[WHAT YOU HAVE TO DO] Begin at the line containing "addr_q <= pc;" in the data below and go on through the line containing "Compared with trial", repeating each line exactly; include both ends and no other line.

[EXTRACTED RECORDS]
=======

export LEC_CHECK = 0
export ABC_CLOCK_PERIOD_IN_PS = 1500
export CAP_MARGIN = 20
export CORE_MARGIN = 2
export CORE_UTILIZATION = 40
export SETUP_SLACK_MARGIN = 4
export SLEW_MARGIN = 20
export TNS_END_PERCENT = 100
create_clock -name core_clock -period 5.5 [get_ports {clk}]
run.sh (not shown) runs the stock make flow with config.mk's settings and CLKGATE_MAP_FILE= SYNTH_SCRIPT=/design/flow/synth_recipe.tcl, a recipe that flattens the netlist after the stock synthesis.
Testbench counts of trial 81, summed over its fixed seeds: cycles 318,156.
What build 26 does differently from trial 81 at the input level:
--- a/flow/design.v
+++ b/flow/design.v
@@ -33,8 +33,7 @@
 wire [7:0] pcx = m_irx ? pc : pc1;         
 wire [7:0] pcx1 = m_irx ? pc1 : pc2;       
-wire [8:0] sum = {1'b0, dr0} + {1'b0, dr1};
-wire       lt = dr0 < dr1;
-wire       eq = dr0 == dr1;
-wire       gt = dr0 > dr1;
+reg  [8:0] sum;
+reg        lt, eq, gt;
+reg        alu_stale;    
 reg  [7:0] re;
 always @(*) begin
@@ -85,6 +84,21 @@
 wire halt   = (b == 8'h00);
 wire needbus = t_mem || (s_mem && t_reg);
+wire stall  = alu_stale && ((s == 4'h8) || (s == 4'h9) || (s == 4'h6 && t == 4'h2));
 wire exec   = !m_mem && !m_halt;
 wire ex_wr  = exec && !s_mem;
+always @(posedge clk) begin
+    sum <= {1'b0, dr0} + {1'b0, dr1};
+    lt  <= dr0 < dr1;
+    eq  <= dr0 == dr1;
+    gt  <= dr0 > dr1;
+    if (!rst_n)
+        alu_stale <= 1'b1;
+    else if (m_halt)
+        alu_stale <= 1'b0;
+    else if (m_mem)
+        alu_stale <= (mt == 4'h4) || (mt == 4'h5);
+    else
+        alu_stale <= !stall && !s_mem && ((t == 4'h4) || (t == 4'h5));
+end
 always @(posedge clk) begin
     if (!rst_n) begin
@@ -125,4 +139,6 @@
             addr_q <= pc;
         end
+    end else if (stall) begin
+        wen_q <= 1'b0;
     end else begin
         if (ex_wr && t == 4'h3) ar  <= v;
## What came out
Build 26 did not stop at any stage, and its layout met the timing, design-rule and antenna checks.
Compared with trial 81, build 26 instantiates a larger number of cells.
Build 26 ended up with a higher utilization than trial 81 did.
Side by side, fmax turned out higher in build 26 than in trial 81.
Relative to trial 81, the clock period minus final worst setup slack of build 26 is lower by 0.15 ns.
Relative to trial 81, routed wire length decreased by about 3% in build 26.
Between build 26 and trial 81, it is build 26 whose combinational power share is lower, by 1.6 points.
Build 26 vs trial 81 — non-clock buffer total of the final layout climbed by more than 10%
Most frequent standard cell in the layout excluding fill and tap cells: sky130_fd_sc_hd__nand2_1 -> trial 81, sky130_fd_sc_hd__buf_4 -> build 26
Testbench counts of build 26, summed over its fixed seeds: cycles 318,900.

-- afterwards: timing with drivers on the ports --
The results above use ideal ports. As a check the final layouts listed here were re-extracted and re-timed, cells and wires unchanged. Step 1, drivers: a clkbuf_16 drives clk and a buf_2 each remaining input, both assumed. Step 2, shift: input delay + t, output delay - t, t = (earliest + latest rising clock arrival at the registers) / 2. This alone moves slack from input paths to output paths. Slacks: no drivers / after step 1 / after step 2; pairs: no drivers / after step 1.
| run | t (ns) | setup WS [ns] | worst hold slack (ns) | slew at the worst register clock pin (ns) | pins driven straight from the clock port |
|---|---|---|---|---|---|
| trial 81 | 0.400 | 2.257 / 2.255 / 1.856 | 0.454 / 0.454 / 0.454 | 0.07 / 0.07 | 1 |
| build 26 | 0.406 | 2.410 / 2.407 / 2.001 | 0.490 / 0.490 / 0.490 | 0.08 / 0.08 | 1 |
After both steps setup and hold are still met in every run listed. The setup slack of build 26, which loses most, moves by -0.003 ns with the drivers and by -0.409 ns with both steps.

=======

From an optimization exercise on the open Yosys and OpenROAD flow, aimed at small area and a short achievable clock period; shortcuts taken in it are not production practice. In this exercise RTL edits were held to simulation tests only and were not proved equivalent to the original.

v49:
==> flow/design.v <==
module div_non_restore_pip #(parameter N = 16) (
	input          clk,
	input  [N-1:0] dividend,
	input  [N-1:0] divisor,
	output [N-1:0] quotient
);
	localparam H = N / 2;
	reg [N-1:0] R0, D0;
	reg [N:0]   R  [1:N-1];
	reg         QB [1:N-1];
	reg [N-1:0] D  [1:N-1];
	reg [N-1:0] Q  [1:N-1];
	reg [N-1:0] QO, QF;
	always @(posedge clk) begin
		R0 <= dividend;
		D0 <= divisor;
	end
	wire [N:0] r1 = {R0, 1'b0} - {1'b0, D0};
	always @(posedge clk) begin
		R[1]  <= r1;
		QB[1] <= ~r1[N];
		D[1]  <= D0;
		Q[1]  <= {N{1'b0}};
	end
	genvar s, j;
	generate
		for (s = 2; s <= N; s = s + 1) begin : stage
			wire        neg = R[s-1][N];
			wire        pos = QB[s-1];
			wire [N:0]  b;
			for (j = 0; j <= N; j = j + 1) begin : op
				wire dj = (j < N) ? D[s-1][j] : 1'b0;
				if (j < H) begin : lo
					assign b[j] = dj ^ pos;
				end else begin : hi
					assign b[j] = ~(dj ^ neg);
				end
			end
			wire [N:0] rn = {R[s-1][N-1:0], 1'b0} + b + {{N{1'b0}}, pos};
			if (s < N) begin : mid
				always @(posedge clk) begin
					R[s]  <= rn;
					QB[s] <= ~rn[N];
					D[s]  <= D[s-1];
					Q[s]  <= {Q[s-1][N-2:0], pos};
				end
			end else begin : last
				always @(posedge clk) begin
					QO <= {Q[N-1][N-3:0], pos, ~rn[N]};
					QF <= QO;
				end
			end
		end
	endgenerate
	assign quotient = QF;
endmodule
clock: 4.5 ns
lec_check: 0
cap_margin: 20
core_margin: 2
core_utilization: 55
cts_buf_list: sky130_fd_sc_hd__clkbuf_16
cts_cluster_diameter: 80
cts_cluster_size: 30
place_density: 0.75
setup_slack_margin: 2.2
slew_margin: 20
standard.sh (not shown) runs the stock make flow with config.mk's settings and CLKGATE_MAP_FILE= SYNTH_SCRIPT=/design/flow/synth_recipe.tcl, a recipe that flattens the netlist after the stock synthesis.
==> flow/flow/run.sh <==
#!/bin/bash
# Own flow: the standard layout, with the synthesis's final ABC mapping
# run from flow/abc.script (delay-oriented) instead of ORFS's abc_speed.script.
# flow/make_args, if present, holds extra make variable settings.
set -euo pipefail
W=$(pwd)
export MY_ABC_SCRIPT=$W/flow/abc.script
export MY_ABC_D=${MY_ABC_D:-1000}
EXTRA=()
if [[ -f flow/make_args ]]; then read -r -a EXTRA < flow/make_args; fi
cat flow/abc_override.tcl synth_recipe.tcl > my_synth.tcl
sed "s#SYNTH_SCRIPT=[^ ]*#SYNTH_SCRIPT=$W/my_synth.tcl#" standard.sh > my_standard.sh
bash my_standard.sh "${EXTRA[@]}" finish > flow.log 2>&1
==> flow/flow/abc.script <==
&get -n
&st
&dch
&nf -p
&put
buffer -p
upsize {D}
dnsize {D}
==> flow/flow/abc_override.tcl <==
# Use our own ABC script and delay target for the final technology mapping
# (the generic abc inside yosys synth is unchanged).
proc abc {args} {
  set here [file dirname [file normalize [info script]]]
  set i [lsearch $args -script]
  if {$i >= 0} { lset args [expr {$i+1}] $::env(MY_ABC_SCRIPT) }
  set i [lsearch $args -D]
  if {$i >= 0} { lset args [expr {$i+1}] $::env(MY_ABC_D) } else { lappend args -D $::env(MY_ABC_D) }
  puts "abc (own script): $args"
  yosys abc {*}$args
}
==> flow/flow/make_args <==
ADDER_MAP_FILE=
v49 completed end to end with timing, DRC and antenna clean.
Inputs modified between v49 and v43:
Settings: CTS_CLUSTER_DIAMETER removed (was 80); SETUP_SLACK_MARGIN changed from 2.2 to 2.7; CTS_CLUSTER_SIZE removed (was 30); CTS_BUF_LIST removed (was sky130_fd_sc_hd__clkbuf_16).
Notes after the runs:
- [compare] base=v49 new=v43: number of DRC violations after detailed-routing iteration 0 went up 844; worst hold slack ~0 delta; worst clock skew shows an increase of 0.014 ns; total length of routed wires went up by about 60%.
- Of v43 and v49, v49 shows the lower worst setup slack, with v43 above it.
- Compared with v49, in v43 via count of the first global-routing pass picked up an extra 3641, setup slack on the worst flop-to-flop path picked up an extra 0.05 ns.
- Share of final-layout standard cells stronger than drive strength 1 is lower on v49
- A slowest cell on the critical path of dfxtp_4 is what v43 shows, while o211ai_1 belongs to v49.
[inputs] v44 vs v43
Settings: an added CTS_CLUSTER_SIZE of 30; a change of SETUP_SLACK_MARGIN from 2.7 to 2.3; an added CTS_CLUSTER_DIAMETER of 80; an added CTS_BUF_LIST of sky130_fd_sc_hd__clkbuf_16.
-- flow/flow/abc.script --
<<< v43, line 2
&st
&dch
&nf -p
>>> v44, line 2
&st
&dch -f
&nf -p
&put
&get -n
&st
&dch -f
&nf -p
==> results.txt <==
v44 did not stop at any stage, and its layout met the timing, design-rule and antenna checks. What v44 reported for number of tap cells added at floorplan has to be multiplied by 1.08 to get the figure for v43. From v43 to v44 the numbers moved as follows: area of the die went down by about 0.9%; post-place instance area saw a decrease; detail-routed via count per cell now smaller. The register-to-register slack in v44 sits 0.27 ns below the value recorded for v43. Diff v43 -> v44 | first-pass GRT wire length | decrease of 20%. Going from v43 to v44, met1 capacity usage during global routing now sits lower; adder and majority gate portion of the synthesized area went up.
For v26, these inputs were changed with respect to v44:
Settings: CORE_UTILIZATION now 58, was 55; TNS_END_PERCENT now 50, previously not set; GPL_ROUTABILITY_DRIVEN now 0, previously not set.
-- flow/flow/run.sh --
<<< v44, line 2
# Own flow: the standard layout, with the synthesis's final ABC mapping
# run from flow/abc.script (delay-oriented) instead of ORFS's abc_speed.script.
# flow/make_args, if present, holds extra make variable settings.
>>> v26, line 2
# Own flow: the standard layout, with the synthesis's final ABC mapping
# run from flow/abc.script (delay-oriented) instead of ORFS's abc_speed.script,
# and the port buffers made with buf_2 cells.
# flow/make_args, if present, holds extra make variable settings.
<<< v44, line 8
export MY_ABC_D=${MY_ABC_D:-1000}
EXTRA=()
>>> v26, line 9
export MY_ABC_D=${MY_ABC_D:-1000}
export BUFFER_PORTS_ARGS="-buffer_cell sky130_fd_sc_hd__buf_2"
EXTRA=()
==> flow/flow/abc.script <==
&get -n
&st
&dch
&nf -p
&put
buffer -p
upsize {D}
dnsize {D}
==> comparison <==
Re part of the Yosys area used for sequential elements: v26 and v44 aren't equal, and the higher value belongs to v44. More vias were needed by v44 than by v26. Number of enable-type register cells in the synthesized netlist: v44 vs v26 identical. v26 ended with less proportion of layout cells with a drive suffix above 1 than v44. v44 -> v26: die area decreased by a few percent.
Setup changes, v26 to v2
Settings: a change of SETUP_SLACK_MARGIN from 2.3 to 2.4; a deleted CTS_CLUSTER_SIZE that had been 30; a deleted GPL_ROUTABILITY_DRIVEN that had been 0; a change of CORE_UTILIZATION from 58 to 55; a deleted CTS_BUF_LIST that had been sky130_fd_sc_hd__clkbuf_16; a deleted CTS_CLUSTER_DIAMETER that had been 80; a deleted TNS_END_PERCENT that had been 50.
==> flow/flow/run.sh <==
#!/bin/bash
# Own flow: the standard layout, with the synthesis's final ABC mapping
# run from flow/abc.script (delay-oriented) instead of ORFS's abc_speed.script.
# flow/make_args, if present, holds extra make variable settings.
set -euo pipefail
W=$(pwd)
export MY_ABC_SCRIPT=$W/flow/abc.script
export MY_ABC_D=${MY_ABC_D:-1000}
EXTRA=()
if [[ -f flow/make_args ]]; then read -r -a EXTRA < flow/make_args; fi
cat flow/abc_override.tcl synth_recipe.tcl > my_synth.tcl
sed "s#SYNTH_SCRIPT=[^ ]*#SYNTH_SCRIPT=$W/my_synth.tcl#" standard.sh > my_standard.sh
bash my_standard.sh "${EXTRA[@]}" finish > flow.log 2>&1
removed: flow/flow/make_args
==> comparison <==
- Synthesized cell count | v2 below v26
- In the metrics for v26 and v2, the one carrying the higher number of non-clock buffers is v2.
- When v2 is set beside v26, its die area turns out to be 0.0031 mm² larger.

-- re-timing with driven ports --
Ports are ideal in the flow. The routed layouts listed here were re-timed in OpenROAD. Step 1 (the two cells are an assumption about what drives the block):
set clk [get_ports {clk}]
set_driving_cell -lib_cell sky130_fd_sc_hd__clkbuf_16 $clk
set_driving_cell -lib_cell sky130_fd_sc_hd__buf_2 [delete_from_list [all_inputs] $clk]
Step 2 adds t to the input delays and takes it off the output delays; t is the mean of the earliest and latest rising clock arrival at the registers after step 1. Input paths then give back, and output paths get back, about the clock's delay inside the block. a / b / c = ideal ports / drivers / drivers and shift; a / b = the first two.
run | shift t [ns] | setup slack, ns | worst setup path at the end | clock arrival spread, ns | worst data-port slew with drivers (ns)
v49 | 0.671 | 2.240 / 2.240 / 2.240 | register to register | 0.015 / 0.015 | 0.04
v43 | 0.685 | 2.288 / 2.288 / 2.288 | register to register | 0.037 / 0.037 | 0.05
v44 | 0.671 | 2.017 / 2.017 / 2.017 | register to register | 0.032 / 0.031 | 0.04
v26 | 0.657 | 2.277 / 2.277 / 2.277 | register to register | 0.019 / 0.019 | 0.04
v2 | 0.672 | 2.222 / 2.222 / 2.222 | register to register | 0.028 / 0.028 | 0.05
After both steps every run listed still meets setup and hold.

=======

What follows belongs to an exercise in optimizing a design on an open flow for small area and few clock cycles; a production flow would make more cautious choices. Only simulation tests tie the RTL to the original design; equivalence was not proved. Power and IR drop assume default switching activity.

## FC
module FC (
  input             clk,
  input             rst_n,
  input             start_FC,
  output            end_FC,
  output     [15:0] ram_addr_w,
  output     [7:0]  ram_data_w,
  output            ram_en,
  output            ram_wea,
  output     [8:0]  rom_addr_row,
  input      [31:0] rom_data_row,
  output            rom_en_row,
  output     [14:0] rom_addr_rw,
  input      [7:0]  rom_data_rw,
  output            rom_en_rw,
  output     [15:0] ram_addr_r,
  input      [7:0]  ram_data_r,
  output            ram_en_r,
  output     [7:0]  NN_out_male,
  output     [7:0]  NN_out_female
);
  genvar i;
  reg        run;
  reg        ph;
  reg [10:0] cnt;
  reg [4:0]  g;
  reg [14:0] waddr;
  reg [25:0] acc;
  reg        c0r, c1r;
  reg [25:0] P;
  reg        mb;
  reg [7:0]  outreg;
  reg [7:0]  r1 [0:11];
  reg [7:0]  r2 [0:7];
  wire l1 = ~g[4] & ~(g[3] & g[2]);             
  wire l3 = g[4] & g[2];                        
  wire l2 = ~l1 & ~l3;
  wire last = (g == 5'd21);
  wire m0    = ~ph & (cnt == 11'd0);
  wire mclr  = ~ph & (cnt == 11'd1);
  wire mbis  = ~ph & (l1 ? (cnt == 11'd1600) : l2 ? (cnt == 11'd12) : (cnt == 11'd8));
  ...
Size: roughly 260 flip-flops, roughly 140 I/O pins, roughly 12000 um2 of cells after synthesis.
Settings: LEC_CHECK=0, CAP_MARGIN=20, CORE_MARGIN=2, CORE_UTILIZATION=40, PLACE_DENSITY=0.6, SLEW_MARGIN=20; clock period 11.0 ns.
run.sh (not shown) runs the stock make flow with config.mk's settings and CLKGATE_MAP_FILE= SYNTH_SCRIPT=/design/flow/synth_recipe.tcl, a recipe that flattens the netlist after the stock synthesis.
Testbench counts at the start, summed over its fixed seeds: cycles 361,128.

=======

[EXPECTED ANSWER]
             addr_q <= pc;
         end
+    end else if (stall) begin
+        wen_q <= 1'b0;
     end else begin
         if (ex_wr && t == 4'h3) ar  <= v;
## What came out
Build 26 did not stop at any stage, and its layout met the timing, design-rule and antenna checks.
Compared with trial 81, build 26 instantiates a larger number of cells.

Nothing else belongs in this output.